Number Of Ingredients 3
Steps:
- Add an elegant touch to the most basic after dinner treatvanilla ice cream! Simply place 1 cup of shredded, sweetened coconut on a baking sheet. Bake coconut at 350° for 2-4 minutes, stirring every 30 seconds, until the coconut is dry and mostly toasted light brown with some white shreds., To serve, place a single scoop of vanilla ice cream in an individual serving glass. Lightly sprinkle ice cream with some of the toasted coconut, then garnish with Pirouette cookies. Store leftover coconut in refrigerator for future use.
Nutrition Facts :
LEMON AND TOASTED COCONUT ICE CREAM
Categories Milk/Cream Ice Cream Machine Mixer Egg Dessert Freeze/Chill Kid-Friendly Frozen Dessert Lemon Coconut Gourmet Kidney Friendly Vegetarian Pescatarian Wheat/Gluten-Free Peanut Free Tree Nut Free Soy Free Kosher Small Plates
Yield Makes about 1 1/2 quarts
Number Of Ingredients 6
Steps:
- In a bowl with an electric mixer beat the eggs with the sugar and a pinch of salt until the mixture is thick and pale. Beat in the half-and-half, the lemon juice, and the zest. Freeze the mixture in an ice-cream freezer according to the manufacturer's instructions, adding the coconut during the last 10 minutes of freezing.
Tips:
- Use fresh coconut cream for the best flavor. If you can't find fresh coconut cream, you can use canned coconut cream, but be sure to use full-fat coconut cream.
- Toast the coconut flakes until they are golden brown and fragrant. This will bring out their flavor and make them more crunchy.
- For a richer flavor, use half-and-half instead of milk. You can also use cream, but it will make the ice cream very rich.
- If you don't have an ice cream maker, you can freeze the mixture in a covered container and stir it every 30 minutes until it is frozen. This will take about 4 hours.
- Toasted coconut ice cream is best served fresh.
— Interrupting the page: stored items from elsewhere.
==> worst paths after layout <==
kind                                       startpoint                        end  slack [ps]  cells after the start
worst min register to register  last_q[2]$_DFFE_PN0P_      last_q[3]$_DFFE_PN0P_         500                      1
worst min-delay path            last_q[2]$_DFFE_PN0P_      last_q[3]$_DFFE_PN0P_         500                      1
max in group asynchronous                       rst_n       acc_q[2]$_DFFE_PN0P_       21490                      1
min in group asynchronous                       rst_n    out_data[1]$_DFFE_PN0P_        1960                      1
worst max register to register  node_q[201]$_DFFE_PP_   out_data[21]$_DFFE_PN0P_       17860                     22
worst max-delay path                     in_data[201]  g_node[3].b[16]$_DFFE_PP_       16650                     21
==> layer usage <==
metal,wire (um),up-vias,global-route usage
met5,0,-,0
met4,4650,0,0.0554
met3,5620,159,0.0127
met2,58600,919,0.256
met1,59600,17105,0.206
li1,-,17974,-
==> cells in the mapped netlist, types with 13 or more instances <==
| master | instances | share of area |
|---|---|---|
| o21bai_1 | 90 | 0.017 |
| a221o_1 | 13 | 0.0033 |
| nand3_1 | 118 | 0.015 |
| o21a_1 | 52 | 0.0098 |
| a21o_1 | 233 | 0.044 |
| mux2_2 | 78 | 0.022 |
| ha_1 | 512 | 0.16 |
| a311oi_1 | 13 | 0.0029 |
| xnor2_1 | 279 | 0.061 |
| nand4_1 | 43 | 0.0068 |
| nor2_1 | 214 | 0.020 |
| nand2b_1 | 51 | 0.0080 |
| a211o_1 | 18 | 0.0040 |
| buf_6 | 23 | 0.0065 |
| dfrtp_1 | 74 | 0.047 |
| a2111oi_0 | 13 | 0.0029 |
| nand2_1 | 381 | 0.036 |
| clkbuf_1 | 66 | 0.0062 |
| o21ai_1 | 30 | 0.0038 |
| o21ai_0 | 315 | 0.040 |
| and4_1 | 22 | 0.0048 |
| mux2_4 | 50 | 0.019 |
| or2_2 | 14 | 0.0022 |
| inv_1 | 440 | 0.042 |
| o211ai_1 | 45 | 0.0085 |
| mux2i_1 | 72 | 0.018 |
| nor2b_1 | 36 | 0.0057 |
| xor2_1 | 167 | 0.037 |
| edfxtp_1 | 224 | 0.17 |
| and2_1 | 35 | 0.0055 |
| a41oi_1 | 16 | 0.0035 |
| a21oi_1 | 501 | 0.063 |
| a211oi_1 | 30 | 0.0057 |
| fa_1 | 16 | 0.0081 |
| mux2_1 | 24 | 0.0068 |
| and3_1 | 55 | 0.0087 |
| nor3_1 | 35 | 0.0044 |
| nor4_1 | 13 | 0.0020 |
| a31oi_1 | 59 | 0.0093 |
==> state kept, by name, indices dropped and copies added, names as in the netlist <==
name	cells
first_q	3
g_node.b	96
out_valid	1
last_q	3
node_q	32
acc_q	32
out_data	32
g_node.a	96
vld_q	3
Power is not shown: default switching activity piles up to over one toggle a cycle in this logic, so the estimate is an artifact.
**config.mk**
```make
export PLATFORM = sky130hd
export DESIGN_NAME = hept_stage_sequencer
export DESIGN_NICKNAME = d
export VERILOG_FILES = /design/src/rtl/hept_stage_sequencer.sv
export SDC_FILE = /design/constraint.sdc
export NUM_CORES = 1
export LEC_CHECK = 0
export BUFFER_PORTS_ARGS = -buffer_cell sky130_fd_sc_hd__buf_2
export CAP_MARGIN = 15
export CORE_ASPECT_RATIO = 0.5
export CORE_UTILIZATION = 57
export DETAILED_ROUTE_END_ITERATION = 7
export GPL_TIMING_DRIVEN = 0
export PLACE_DENSITY = 0.82
export SYNTH_ARGS = -nofsm -noshare
export SYNTH_HDL_FRONTEND = slang
export SYNTH_SLANG_ARGS = --single-unit
```
**constraint.sdc**
```tcl
create_clock -name ap_clk -period 4.72 [get_ports ap_clk]
set_clock_uncertainty 0.15 [all_clocks]
set_input_delay 0.236 -clock ap_clk [delete_from_list [all_inputs] [get_ports ap_clk]]
set_output_delay 0.236 -clock ap_clk [all_outputs]
set_load 0.02 [all_outputs]
```
`config.mk`:
```
export PLATFORM = sky130hd
export DESIGN_NAME = klavye_kontrolcu_gen2
export DESIGN_NICKNAME = d
export VERILOG_FILES = /design/src/rtl/klavye_kontrolcu_gen2.sv
export SDC_FILE = /design/constraint.sdc
export NUM_CORES = 1
export LEC_CHECK = 0
export ABC_AREA = 1
export BUFFER_PORTS_ARGS = -buffer_cell sky130_fd_sc_hd__buf_2
export CORE_ASPECT_RATIO = 0.75
export CORE_UTILIZATION = 60
export DETAILED_ROUTE_END_ITERATION = 10
export GPL_TIMING_DRIVEN = 0
export PLACE_DENSITY = 0.76
export SLEW_MARGIN = 5
export SYNTH_ARGS = -nofsm -noshare
export SYNTH_HDL_FRONTEND = slang
export SYNTH_SLANG_ARGS = --single-unit
```
`constraint.sdc`:
```
create_clock -name clk -period 2.8 [get_ports clk]
set_clock_uncertainty 0.15 [all_clocks]
set_input_delay 0.56 -clock clk [delete_from_list [all_inputs] [get_ports clk]]
set_output_delay 0.56 -clock clk [all_outputs]
set_load 0.01 [all_outputs]
```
However, it can be stored in the freezer for up to 2 weeks.
Conclusion:
Toasted coconut ice cream is a delicious and refreshing dessert that is perfect for any occasion. It is easy to make and can be customized to your liking. With its creamy texture, toasted coconut flavor, and crunchy toasted coconut flakes, this ice cream is sure to be a hit with everyone.